One of my favorite things to do is to take the patients on  smoke breaks. The nurses of course don’t want to do this, cause it takes a while, and they are always over-busy. So like I get to have a little smoke break of my own, without the cigarettes and all the chit chat and camaraderie.  I wheel the patients down to this hidden area behind the hospital in the back of a parking lot and sit there for 20 minutes yapping while they suck down 3 cigarettes. The area is super camouflaged and hidden away, as if the hospital is embarrassed to have a smoking section.  Huh?

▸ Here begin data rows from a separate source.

### config.mk
export PLATFORM = sky130hd
export DESIGN_NAME = jellyvl_etherneco_packet_tx
export DESIGN_NICKNAME = d
export VERILOG_FILES = /design/src/rtl/jellyvl_etherneco_packet_tx.sv
export SDC_FILE = /design/constraint.sdc
export NUM_CORES = 1
export LEC_CHECK = 0
export ABC_AREA = 1
export CORE_ASPECT_RATIO = 0.75
export CORE_MARGIN = 3
export CORE_UTILIZATION = 44
export CTS_CLUSTER_DIAMETER = 40
export DETAILED_ROUTE_END_ITERATION = 10
export GPL_TIMING_DRIVEN = 1
export PLACE_DENSITY = 0.72
export SYNTH_ARGS = -nofsm -noshare
export SYNTH_HDL_FRONTEND = slang
export SYNTH_SLANG_ARGS = --single-unit
### constraint.sdc
create_clock -name clk -period 2.6 [get_ports clk]
set_input_delay 0.39 -clock clk [delete_from_list [all_inputs] [get_ports clk]]
set_output_delay 0.39 -clock clk [all_outputs]
set_load 0.005 [all_outputs]
### src/rtl/jellyvl_etherneco_packet_tx.sv
`default_nettype none
// ============================================================================
//  Module   : jellyvl_etherneco_packet_tx
//  Brief    : EtherNeco frame generator (preamble, length, type, node,
//             payload, CRC32 FCS) with optional output register slice.
//  Revision : 1.0  initial release
// ============================================================================

module jellyvl_etherneco_packet_tx #(
  parameter int   GAP_CYCLES = 2,
  parameter logic M_REGS     = 1'b1
) (
  input  logic        reset,
  input  logic        clk,

  input  logic        tx_start,
  input  logic [15:0] tx_length,
  input  logic [7:0]  tx_type,
  input  logic [7:0]  tx_node,
  output logic        tx_busy,
  output logic        tx_done,

  input  logic [7:0]  s_payload_data,
  input  logic        s_payload_valid,
  output logic        s_payload_ready,

  output logic        m_tx_first,
  output logic        m_tx_last,
  output logic [7:0]  m_tx_data,
  output logic        m_tx_valid,
  input  logic        m_tx_ready
);

  localparam logic [2:0] c_ST_IDLE     = 3'd0;
  localparam logic [2:0] c_ST_PREAMBLE = 3'd1;
  localparam logic [2:0] c_ST_LENGTH   = 3'd2;
  localparam logic [2:0] c_ST_TYPE     = 3'd3;
  localparam logic [2:0] c_ST_NODE     = 3'd4;
  localparam logic [2:0] c_ST_PAYLOAD  = 3'd5;
  localparam logic [2:0] c_ST_FCS      = 3'd6;
  localparam logic [2:0] c_ST_GAP      = 3'd7;

  localparam logic [15:0] c_GAP_LAST = 16'(GAP_CYCLES - 1);

  // Ethernet CRC-32, LSB-first; the register is kept un-inverted
  function automatic logic [31:0] f_crc_byte(input logic [31:0] crc, input logic [7:0] data);
    logic [31:0] c;
    c = crc;
    for (int i = 0; i < 8; i++) begin
      if (c[0] ^ data[i]) c = (c >> 1) ^ 32'hEDB88320;
      else                c = c >> 1;
    end
    return c;
  endfunction

  logic [2:0]  r_state;
  logic [2:0]  w_next;
  logic [3:0]  r_cnt;
  logic [15:0] r_pay_cnt;
  logic [15:0] r_gap;
  logic [15:0] r_length;
  logic [7:0]  r_type;
  logic [7:0]  r_node;
  logic [31:0] r_crc;
  logic [31:0] w_fcs;

  logic        w_valid;
  logic        w_first;
  logic        w_last;
  logic [7:0]  w_data;
  logic        w_ready;
  logic        w_hs;
  logic        w_crc_en;
  logic        w_crc_first;

  assign w_hs        = w_valid & w_ready;
  assign w_fcs       = ~r_crc;
  assign tx_busy     = (r_state != c_ST_IDLE);
  assign w_crc_first = (r_state == c_ST_LENGTH) && (r_cnt == 4'd0);
  assign w_crc_en    = w_hs && ((r_state == c_ST_LENGTH) || (r_state == c_ST_TYPE) ||
                                (r_state == c_ST_NODE)   || (r_state == c_ST_PAYLOAD));

  always_ff @(posedge clk or negedge reset) begin
    if (!reset) r_state <= c_ST_IDLE;
    else        r_state <= w_next;
  end

  always_comb begin
    w_next = r_state;
    case (r_state)
      c_ST_IDLE:     if (tx_start) w_next = c_ST_PREAMBLE;
      c_ST_PREAMBLE: if (w_hs && r_cnt == 4'd7) w_next = c_ST_LENGTH;
      c_ST_LENGTH:   if (w_hs && r_cnt == 4'd1) w_next = c_ST_TYPE;
      c_ST_TYPE:     if (w_hs) w_next = c_ST_NODE;
      c_ST_NODE:     if (w_hs) w_next = c_ST_PAYLOAD;
      c_ST_PAYLOAD:  if (w_hs && r_pay_cnt == r_length) w_next = c_ST_FCS;
      c_ST_FCS:      if (w_hs && r_cnt == 4'd3) w_next = (GAP_CYCLES == 0) ? c_ST_IDLE : c_ST_GAP;
      c_ST_GAP:      if (r_gap == c_GAP_LAST) w_next = c_ST_IDLE;
      default:       w_next = c_ST_IDLE;
    endcase
  end

  always_comb begin
    w_valid         = 1'b0;
    w_first         = 1'b0;
    w_last          = 1'b0;
    w_data          = 8'h00;
    s_payload_ready = 1'b0;
    tx_done         = 1'b0;
    case (r_state)
      c_ST_PREAMBLE: begin
        w_valid = 1'b1;
        w_first = (r_cnt == 4'd0);
        w_data  = (r_cnt == 4'd7) ? 8'hD5 : 8'h55;
      end
      c_ST_LENGTH: begin
        w_valid = 1'b1;
        w_data  = r_cnt[0] ? r_length[15:8] : r_length[7:0];
      end
      c_ST_TYPE: begin
        w_valid = 1'b1;
        w_data  = r_type;
      end
      c_ST_NODE: begin
        w_valid = 1'b1;
        w_data  = r_node;
      end
      c_ST_PAYLOAD: begin
        w_valid         = s_payload_valid;
        w_data          = s_payload_data;
        s_payload_ready = w_ready;
      end
      c_ST_FCS: begin
        w_valid = 1'b1;
        w_last  = (r_cnt == 4'd3);
        case (r_cnt[1:0])
          2'd0:    w_data = w_fcs[7:0];
          2'd1:    w_data = w_fcs[15:8];
          2'd2:    w_data = w_fcs[23:16];
          default: w_data = w_fcs[31:24];
        endcase
        tx_done = w_hs && (r_cnt == 4'd3);
      end
      default: ;
    endcase
  end

  // Counters and CRC only move on a byte handshake, so stalls hold everything
  always_ff @(posedge clk or negedge reset) begin
    if (!reset) begin
      r_cnt     <= 4'd0;
      r_pay_cnt <= 16'd0;
      r_gap     <= 16'd0;
      r_length  <= 16'd0;
      r_type    <= 8'd0;
      r_node    <= 8'd0;
      r_crc     <= 32'hFFFFFFFF;
    end else begin
      if (r_state == c_ST_IDLE && tx_start) begin
        r_length <= tx_length;
        r_type   <= tx_type;
        r_node   <= tx_node;
      end
      if (w_next != r_state) r_cnt <= 4'd0;
      else if (w_hs)         r_cnt <= r_cnt + 4'd1;
      if (r_state != c_ST_PAYLOAD) r_pay_cnt <= 16'd0;
      else if (w_hs)               r_pay_cnt <= r_pay_cnt + 16'd1;
      if (r_state != c_ST_GAP) r_gap <= 16'd0;
      else                     r_gap <= r_gap + 16'd1;
      if (w_crc_en) r_crc <= f_crc_byte(w_crc_first ? 32'hFFFFFFFF : r_crc, w_data);
    end
  end

  generate
    if (M_REGS) begin : g_m_regs
      logic       r_m_valid;
      logic       r_m_first;
      logic       r_m_last;
      logic [7:0] r_m_data;

      assign w_ready = !r_m_valid || m_tx_ready;

      always_ff @(posedge clk or negedge reset) begin
        if (!reset) begin
          r_m_valid <= 1'b0;
          r_m_first <= 1'b0;
          r_m_last  <= 1'b0;
          r_m_data  <= 8'h00;
        end else if (w_ready) begin
          r_m_valid <= w_valid;
          r_m_first <= w_first;
          r_m_last  <= w_last;
          r_m_data  <= w_data;
        end
      end

      assign m_tx_valid = r_m_valid;
      assign m_tx_first = r_m_first;
      assign m_tx_last  = r_m_last;
      assign m_tx_data  = r_m_data;
    end else begin : g_m_direct
      assign w_ready    = m_tx_ready;
      assign m_tx_valid = w_valid;
      assign m_tx_first = w_first;
      assign m_tx_last  = w_last;
      assign m_tx_data  = w_data;
    end
  endgenerate

endmodule

`default_nettype wire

The day of daylight savings time, I helped change more than 200 clocks.  We did about one a minute, going in to each and every patient room in the hospital that we could get to before my shift ended.  Delivery rooms and operating rooms were top priority because apparently those are the rooms that care the most about the actual time.

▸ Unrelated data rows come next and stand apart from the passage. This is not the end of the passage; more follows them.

--- src/rtl/alu_serial_if.sv ---
// Operand/result handshake bundle for the bit-serial ALU.
// Master issues operations and consumes results; slave is the ALU.
interface alu_serial_if #(
   parameter int WIDTH = 16
);
   logic             in_valid;
   logic             in_ready;
   logic [3:0]       opcode;
   logic [WIDTH-1:0] a;
   logic [WIDTH-1:0] b;
   logic             out_valid;
   logic             out_ready;
   logic [WIDTH-1:0] result;
   logic [3:0]       flags;
   logic             illegal;

   modport master (
      output in_valid, opcode, a, b, out_ready,
      input  in_ready, out_valid, result, flags, illegal
   );

   modport slave (
      input  in_valid, opcode, a, b, out_ready,
      output in_ready, out_valid, result, flags, illegal
   );
endinterface

--- src/rtl/alu_serial.sv ---
// Bit-serial ALU: one SLICE-bit datapath reused WIDTH/SLICE times,
// carry chained between slices, result and {Z,N,C,V} flags on DONE.
module alu_serial #(
   parameter int WIDTH = 16,
   parameter int SLICE = 1
) (
   input logic         clk,
   input logic         rst_n,
   alu_serial_if.slave bus
);
   localparam int N  = WIDTH / SLICE;
   localparam int CW = (N > 1) ? $clog2(N) : 1;
   localparam int PW = WIDTH - SLICE;
   localparam logic [CW-1:0] LAST = CW'(N - 1);

   localparam logic [3:0] OP_ADD  = 4'h0;
   localparam logic [3:0] OP_SUB  = 4'h1;
   localparam logic [3:0] OP_AND  = 4'h2;
   localparam logic [3:0] OP_OR   = 4'h3;
   localparam logic [3:0] OP_NOR  = 4'h4;
   localparam logic [3:0] OP_XOR  = 4'h5;
   localparam logic [3:0] OP_XNOR = 4'h6;
   localparam logic [3:0] OP_NAND = 4'h7;
   localparam logic [3:0] OP_PA   = 4'h8;
   localparam logic [3:0] OP_PB   = 4'h9;
   localparam logic [3:0] OP_CMP  = 4'hB;
   localparam logic [3:0] OP_SLT  = 4'hC;

   typedef enum logic [1:0] {
      IDLE,
      RUN,
      DONE
   } state_e;

   state_e           state_q;
   logic [3:0]       op_q;
   logic [WIDTH-1:0] a_q;
   logic [WIDTH-1:0] b_q;
   logic [PW-1:0]    acc_q;
   logic             carry_q;
   logic [CW-1:0]    cnt_q;
   logic [WIDTH-1:0] result_q;
   logic [3:0]       flags_q;
   logic             illegal_q;
   logic             out_valid_q;

   logic [SLICE-1:0] sl_a;
   logic [SLICE-1:0] sl_b;
   logic [SLICE-1:0] bx;
   logic [SLICE-1:0] sum;
   logic [SLICE-1:0] lg;
   logic [SLICE-1:0] sl_o;
   logic             c;
   logic             cin_msb;
   logic             cout;
   logic             inv_b;
   logic             arith;
   logic [WIDTH-1:0] acc_d;
   logic [WIDTH-1:0] res_d;
   logic [3:0]       flg_d;
   logic             ill_d;
   logic             sub_in;

   assign sub_in = (bus.opcode == OP_SUB) ||
                   (bus.opcode == OP_CMP) ||
                   (bus.opcode == OP_SLT);

   always_comb begin
      sl_a    = a_q[SLICE-1:0];
      sl_b    = b_q[SLICE-1:0];
      inv_b   = (op_q == OP_SUB) ||
                (op_q == OP_CMP) ||
                (op_q == OP_SLT);
      arith   = inv_b || (op_q == OP_ADD);
      bx      = inv_b ? ~sl_b : sl_b;
      c       = carry_q;
      cin_msb = 1'b0;
      sum     = '0;
      for (int i = 0; i < SLICE; i++) begin
         cin_msb = c;
         sum[i]  = sl_a[i] ^ bx[i] ^ c;
         c       = (sl_a[i] & bx[i]) |
                   (c & (sl_a[i] ^ bx[i]));
      end
      cout = c;
      case (op_q)
         OP_AND:  lg = sl_a & sl_b;
         OP_OR:   lg = sl_a | sl_b;
         OP_NOR:  lg = ~(sl_a | sl_b);
         OP_XOR:  lg = sl_a ^ sl_b;
         OP_XNOR: lg = ~(sl_a ^ sl_b);
         OP_NAND: lg = ~(sl_a & sl_b);
         OP_PA:   lg = sl_a;
         OP_PB:   lg = sl_b;
         default: lg = '0;
      endcase
      sl_o  = arith ? sum : lg;
      acc_d = {sl_o, acc_q};
   end

   // Final result/flags, only meaningful on the last RUN edge.
   always_comb begin
      ill_d = (op_q > OP_SLT);
      res_d = acc_d;
      flg_d = {acc_d == '0,
               acc_d[WIDTH-1],
               arith & cout,
               arith & (cin_msb ^ cout)};
      if (ill_d) begin
         res_d = '0;
         flg_d = 4'b1000;
      end else if (op_q == OP_CMP) begin
         res_d = '0;
      end else if (op_q == OP_SLT) begin
         res_d    = '0;
         res_d[0] = acc_d[WIDTH-1] ^ cin_msb ^ cout;
      end
   end

   always_ff @(posedge clk or negedge rst_n) begin
      if (!rst_n) begin
         state_q     <= IDLE;
         op_q        <= '0;
         a_q         <= '0;
         b_q         <= '0;
         acc_q       <= '0;
         carry_q     <= 1'b0;
         cnt_q       <= '0;
         result_q    <= '0;
         flags_q     <= '0;
         illegal_q   <= 1'b0;
         out_valid_q <= 1'b0;
      end else begin
         case (state_q)
            IDLE: begin
               if (bus.in_valid) begin
                  op_q    <= bus.opcode;
                  a_q     <= bus.a;
                  b_q     <= bus.b;
                  carry_q <= sub_in;
                  cnt_q   <= '0;
                  state_q <= RUN;
               end
            end
            RUN: begin
               a_q     <= a_q >> SLICE;
               b_q     <= b_q >> SLICE;
               acc_q   <= acc_d[WIDTH-1:SLICE];
               carry_q <= cout;
               cnt_q   <= cnt_q + 1'b1;
               if (cnt_q == LAST) begin
                  result_q    <= res_d;
                  flags_q     <= flg_d;
                  illegal_q   <= ill_d;
                  out_valid_q <= 1'b1;
                  state_q     <= DONE;
               end
            end
            DONE: begin
               if (bus.out_ready) begin
                  out_valid_q <= 1'b0;
                  state_q     <= IDLE;
               end
            end
            default: state_q <= IDLE;
         endcase
      end
   end

   assign bus.in_ready  = (state_q == IDLE);
   assign bus.out_valid = out_valid_q;
   assign bus.result    = result_q;
   assign bus.flags     = flags_q;
   assign bus.illegal   = illegal_q;
endmodule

I work in pre/post opp surgery. So anyone in the hospital who is there for a surgery will see my department both before and afterwards.  Normally, I don’t get to see any medicine happen as most patients are in a normal recovery period during their stay.  The program does department rotations, so next month, I could be transferred to a department which is more active, such as the ICU or labor and delivery.  There, there will be more of an exposure to doctors.  For right now, my main contacts are nurses, CNAs, and patients in a lot of pain (or nutty from morphine).  When you are confused as to why your 45 year old nurse is no longer dancing professionally, perhaps you are high.

One of the things I do is sit by the department phone and take calls from the patient rooms, and I dispatch the nurses via the pagers if a patient calls requesting pain meds or needs an IV changed. If a patient calls and wants orange juice, I’ll run and get them that.  This last week, a patient pinged the front desk from her call button and I picked up the phone. She said, “I need help in my room immediately.” Since she was right across the hall, I put down the phone and walked over.  This lady had recently had a hip replaced and wasn’t mobile. She looked at me frantically and said, “Can you grab me my purse, I need to place a bet on the Kentucky Derby. I was too late yesterday!!!” I was slightly not expecting this and was like, “Oh! oh, yeah of course,” and went and grabbed her purse while she explained that she had given up putting money in the stock market, and had decided that putting down a $150 dollars routinely on horse races was a better call because of her background in equestrian sports.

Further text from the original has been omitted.